#### [Work instructions]
Give back only the lines in the records below from the one with "nand2 | 32 |" to the one with "0.0009090 | 604 |", both inclusive, word for word.

---- Records

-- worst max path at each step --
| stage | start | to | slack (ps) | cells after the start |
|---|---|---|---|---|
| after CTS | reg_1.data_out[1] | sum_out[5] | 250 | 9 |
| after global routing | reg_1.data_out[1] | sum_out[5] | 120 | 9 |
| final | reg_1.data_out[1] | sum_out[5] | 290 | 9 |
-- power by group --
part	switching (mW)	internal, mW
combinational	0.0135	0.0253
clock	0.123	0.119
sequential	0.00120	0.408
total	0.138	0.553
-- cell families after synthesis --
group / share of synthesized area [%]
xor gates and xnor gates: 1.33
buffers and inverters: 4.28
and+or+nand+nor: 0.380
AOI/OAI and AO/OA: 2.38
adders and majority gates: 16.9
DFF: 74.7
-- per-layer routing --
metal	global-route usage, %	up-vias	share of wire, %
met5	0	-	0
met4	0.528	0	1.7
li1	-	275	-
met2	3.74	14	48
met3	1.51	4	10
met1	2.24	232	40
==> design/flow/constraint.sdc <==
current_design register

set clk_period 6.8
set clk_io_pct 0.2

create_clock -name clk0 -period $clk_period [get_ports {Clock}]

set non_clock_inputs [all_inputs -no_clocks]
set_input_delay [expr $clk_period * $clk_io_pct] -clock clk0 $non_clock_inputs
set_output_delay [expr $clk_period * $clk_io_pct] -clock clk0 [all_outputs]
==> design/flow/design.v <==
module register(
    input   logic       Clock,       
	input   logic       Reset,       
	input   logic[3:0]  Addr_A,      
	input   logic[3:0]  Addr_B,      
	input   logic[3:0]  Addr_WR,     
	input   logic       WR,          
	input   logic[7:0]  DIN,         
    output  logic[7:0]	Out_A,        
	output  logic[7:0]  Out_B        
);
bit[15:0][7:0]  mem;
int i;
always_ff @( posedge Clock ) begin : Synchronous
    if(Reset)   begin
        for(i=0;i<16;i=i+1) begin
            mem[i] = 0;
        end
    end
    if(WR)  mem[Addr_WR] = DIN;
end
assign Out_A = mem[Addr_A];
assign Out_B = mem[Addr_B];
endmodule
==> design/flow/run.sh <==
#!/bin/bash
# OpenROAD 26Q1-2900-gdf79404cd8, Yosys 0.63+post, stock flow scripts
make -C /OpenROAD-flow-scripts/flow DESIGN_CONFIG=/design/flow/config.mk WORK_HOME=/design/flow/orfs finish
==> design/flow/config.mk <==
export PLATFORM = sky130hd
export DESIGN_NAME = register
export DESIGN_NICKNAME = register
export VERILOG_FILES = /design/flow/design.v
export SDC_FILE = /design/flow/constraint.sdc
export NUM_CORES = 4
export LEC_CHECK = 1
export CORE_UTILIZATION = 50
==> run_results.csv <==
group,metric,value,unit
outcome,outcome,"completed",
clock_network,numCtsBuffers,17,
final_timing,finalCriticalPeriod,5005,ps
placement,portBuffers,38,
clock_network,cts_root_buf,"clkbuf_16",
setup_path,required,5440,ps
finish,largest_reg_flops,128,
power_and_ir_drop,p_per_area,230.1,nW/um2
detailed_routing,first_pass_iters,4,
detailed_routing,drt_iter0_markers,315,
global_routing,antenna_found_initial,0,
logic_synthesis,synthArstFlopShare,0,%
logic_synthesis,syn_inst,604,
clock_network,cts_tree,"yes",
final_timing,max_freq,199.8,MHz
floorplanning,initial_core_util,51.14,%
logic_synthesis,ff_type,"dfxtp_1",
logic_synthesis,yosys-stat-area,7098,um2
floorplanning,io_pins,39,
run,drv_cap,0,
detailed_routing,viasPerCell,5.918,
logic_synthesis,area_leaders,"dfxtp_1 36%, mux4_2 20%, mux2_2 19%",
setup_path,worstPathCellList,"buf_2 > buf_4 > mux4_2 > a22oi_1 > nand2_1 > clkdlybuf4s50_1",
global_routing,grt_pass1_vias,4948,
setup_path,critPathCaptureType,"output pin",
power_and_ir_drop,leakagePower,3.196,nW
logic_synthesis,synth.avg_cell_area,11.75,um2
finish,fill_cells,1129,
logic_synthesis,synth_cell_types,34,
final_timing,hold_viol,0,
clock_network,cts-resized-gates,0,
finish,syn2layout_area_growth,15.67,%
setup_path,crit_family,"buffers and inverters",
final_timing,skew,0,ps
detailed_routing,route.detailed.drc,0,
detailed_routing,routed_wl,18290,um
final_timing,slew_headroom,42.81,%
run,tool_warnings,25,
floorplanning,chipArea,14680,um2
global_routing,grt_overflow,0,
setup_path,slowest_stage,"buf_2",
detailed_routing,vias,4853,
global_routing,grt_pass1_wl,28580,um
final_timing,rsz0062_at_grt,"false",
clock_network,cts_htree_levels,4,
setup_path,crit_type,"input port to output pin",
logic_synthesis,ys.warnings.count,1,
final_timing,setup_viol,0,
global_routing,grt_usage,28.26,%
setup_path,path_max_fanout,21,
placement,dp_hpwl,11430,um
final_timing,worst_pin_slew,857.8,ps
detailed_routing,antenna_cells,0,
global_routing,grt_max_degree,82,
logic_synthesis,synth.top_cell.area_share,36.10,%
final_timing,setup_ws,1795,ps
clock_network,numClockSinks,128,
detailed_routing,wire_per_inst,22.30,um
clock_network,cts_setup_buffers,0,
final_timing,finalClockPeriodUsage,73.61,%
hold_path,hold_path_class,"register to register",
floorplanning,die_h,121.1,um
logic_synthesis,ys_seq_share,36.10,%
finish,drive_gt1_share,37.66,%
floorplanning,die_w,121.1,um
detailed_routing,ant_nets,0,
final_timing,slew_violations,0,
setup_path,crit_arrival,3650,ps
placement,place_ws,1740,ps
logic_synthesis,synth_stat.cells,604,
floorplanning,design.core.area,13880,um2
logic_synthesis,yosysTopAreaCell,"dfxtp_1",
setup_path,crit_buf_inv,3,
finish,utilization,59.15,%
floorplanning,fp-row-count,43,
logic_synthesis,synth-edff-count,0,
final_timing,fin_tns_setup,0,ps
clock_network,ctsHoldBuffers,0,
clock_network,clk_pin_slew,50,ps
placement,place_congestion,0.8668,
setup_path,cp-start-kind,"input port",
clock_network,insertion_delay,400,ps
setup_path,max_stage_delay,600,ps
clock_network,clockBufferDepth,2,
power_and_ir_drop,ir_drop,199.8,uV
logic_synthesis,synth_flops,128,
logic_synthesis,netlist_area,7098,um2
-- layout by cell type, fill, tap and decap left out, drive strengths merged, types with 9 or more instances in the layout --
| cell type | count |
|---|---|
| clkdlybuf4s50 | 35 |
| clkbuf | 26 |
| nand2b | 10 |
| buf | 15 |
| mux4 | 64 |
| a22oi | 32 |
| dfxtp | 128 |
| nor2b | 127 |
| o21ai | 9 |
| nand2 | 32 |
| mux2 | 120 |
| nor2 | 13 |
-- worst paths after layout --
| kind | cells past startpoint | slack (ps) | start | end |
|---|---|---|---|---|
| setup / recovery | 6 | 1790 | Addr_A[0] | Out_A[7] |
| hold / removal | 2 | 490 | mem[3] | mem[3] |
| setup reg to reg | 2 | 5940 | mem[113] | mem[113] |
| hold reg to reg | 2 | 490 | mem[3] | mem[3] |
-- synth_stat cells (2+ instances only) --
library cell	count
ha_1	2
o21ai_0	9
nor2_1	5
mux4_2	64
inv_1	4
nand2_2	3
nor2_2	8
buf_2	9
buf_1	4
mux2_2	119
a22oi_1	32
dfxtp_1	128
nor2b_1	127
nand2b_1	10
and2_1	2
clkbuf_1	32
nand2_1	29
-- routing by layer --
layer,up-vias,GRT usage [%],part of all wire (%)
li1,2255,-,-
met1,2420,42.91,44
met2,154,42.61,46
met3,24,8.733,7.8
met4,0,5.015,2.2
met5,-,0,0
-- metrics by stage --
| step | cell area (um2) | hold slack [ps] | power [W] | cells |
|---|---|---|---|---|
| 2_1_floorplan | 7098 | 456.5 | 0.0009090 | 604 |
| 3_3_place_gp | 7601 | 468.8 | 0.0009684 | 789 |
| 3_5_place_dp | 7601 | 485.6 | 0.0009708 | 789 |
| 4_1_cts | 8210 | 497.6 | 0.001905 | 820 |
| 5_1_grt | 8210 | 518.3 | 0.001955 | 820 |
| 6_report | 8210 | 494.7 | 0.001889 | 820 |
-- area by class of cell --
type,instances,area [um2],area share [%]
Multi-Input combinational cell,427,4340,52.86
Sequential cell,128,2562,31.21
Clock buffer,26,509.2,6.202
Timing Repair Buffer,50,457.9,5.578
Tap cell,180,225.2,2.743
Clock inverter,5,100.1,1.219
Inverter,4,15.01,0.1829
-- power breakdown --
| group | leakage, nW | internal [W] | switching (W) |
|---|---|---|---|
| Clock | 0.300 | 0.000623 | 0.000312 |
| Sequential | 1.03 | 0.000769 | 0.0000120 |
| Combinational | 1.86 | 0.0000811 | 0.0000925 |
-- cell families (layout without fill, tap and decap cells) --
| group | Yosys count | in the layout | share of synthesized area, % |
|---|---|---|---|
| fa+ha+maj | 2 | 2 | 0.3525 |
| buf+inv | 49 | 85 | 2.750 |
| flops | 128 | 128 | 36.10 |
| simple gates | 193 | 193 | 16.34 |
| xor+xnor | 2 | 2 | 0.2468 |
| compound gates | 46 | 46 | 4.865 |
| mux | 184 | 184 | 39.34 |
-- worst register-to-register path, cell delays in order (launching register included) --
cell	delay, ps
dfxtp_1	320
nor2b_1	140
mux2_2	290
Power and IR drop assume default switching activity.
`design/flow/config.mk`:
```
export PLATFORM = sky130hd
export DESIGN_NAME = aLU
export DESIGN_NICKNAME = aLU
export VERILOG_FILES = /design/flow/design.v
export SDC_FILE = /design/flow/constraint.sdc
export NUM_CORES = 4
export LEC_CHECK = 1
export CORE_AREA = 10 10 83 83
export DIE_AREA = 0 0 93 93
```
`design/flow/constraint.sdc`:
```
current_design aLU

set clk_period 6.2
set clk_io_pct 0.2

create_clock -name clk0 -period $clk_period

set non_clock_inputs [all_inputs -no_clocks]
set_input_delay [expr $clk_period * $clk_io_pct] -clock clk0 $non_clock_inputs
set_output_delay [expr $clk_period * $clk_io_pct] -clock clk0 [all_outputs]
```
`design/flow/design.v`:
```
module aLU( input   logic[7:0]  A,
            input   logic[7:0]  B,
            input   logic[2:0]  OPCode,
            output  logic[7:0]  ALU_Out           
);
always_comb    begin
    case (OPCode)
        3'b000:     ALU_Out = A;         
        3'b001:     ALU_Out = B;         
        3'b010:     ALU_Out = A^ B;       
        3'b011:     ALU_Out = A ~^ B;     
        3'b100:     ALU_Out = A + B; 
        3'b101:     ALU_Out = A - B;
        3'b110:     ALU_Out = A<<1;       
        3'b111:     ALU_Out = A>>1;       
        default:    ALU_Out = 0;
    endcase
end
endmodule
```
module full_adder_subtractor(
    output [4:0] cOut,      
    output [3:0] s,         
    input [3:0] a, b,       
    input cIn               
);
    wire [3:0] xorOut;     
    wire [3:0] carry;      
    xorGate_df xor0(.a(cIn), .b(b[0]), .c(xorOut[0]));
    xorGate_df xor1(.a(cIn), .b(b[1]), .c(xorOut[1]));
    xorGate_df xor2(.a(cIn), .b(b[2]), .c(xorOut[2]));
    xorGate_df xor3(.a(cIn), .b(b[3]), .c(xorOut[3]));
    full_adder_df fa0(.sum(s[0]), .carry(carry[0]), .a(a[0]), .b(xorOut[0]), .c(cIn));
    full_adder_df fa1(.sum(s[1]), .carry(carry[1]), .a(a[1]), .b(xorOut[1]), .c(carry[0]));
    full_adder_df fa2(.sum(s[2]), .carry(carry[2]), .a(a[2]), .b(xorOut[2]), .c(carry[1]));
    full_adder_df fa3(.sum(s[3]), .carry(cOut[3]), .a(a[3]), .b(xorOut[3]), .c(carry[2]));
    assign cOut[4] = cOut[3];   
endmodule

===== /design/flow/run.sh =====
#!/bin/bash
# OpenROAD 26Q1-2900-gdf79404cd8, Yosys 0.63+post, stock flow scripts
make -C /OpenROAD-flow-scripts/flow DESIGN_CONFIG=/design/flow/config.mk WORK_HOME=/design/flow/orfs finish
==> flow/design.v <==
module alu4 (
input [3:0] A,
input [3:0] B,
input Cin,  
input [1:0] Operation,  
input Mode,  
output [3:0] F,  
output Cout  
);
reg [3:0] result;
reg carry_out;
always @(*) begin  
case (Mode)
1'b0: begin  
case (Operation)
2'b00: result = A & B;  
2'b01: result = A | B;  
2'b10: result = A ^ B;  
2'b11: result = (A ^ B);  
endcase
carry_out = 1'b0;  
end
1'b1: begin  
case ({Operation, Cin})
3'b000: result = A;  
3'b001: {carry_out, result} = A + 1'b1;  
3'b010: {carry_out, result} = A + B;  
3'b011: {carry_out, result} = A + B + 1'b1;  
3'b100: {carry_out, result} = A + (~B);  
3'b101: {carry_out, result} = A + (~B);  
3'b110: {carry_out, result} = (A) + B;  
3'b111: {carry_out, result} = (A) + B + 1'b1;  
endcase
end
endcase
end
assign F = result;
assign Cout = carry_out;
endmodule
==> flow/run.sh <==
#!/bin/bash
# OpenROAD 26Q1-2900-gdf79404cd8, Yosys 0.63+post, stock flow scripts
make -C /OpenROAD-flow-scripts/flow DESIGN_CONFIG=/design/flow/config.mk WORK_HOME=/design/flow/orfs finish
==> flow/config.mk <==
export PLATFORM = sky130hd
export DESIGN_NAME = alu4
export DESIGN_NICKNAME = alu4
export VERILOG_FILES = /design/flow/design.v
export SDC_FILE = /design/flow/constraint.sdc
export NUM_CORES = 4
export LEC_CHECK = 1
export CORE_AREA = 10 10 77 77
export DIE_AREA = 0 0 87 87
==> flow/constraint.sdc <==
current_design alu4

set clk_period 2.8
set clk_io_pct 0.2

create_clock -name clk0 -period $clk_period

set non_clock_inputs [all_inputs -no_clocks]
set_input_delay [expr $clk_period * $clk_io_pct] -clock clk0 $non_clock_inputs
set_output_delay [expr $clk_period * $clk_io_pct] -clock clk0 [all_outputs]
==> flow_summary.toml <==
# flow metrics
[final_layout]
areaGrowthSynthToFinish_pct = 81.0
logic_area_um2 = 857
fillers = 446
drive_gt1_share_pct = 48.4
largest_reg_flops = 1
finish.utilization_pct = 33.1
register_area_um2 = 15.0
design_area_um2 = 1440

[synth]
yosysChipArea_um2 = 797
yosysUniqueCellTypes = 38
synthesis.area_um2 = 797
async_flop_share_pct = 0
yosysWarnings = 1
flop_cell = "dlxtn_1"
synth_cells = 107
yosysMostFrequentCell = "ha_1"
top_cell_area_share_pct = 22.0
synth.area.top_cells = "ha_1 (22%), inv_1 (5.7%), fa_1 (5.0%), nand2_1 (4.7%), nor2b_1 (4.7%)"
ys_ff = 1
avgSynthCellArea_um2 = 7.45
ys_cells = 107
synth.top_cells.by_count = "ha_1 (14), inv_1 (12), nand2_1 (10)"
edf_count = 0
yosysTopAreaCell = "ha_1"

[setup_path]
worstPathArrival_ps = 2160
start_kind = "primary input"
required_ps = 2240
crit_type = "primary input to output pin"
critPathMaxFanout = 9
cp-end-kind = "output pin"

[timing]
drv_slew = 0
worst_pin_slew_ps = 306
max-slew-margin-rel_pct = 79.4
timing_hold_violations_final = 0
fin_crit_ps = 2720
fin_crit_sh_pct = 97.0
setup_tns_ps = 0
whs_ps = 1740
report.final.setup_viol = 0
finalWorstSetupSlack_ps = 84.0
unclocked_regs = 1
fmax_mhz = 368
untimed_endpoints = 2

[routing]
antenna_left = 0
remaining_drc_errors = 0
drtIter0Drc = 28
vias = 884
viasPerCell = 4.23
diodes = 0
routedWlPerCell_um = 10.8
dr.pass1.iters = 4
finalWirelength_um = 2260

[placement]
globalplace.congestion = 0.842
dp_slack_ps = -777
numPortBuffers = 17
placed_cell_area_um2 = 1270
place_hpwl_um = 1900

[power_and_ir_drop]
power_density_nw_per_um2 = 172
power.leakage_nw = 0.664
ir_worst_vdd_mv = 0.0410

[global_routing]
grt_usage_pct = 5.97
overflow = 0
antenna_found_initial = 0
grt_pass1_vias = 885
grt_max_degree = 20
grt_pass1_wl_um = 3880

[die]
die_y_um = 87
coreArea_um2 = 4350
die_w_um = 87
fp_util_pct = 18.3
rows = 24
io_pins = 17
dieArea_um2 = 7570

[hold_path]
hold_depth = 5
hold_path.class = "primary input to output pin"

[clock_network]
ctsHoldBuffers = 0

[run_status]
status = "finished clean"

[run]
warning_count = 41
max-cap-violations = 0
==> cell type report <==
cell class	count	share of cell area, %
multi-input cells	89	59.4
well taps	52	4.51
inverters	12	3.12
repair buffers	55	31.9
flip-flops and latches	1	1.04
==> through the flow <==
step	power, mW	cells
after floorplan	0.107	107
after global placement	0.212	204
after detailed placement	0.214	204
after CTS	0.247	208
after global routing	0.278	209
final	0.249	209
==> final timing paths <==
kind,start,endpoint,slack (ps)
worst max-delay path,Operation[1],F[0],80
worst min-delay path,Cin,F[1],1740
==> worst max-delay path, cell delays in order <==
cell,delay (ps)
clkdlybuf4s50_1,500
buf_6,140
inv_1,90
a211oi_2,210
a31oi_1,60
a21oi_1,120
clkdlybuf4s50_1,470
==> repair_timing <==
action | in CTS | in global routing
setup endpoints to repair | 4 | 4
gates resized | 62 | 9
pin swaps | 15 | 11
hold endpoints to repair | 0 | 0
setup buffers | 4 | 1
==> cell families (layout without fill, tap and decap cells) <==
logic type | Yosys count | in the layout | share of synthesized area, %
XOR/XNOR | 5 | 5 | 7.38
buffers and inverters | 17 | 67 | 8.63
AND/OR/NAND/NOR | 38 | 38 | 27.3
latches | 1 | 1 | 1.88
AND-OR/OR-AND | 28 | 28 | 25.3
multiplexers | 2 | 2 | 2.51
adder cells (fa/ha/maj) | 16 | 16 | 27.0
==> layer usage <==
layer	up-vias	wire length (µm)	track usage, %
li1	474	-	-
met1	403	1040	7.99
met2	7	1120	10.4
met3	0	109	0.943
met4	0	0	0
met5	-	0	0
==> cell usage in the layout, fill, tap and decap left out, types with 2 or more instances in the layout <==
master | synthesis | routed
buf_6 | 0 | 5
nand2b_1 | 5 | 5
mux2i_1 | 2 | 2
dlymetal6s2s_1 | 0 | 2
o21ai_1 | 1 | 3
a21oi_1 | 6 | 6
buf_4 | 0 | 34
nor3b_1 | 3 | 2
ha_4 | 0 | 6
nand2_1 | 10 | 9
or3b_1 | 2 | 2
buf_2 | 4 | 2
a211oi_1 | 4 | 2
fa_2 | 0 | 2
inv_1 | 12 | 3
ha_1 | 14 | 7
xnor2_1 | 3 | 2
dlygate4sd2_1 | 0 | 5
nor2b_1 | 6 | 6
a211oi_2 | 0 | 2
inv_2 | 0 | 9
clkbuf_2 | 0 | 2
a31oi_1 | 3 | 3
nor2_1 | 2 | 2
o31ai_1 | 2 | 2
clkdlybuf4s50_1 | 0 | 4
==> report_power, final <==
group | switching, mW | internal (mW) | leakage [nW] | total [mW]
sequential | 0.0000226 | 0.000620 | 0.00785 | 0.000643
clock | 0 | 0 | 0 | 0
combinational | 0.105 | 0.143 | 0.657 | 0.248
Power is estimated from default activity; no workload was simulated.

--------

#### [The answer]
| nand2 | 32 |
| mux2 | 120 |
| nor2 | 13 |
-- worst paths after layout --
| kind | cells past startpoint | slack (ps) | start | end |
|---|---|---|---|---|
| setup / recovery | 6 | 1790 | Addr_A[0] | Out_A[7] |
| hold / removal | 2 | 490 | mem[3] | mem[3] |
| setup reg to reg | 2 | 5940 | mem[113] | mem[113] |
| hold reg to reg | 2 | 490 | mem[3] | mem[3] |
-- synth_stat cells (2+ instances only) --
library cell	count
ha_1	2
o21ai_0	9
nor2_1	5
mux4_2	64
inv_1	4
nand2_2	3
nor2_2	8
buf_2	9
buf_1	4
mux2_2	119
a22oi_1	32
dfxtp_1	128
nor2b_1	127
nand2b_1	10
and2_1	2
clkbuf_1	32
nand2_1	29
-- routing by layer --
layer,up-vias,GRT usage [%],part of all wire (%)
li1,2255,-,-
met1,2420,42.91,44
met2,154,42.61,46
met3,24,8.733,7.8
met4,0,5.015,2.2
met5,-,0,0
-- metrics by stage --
| step | cell area (um2) | hold slack [ps] | power [W] | cells |
|---|---|---|---|---|
| 2_1_floorplan | 7098 | 456.5 | 0.0009090 | 604 |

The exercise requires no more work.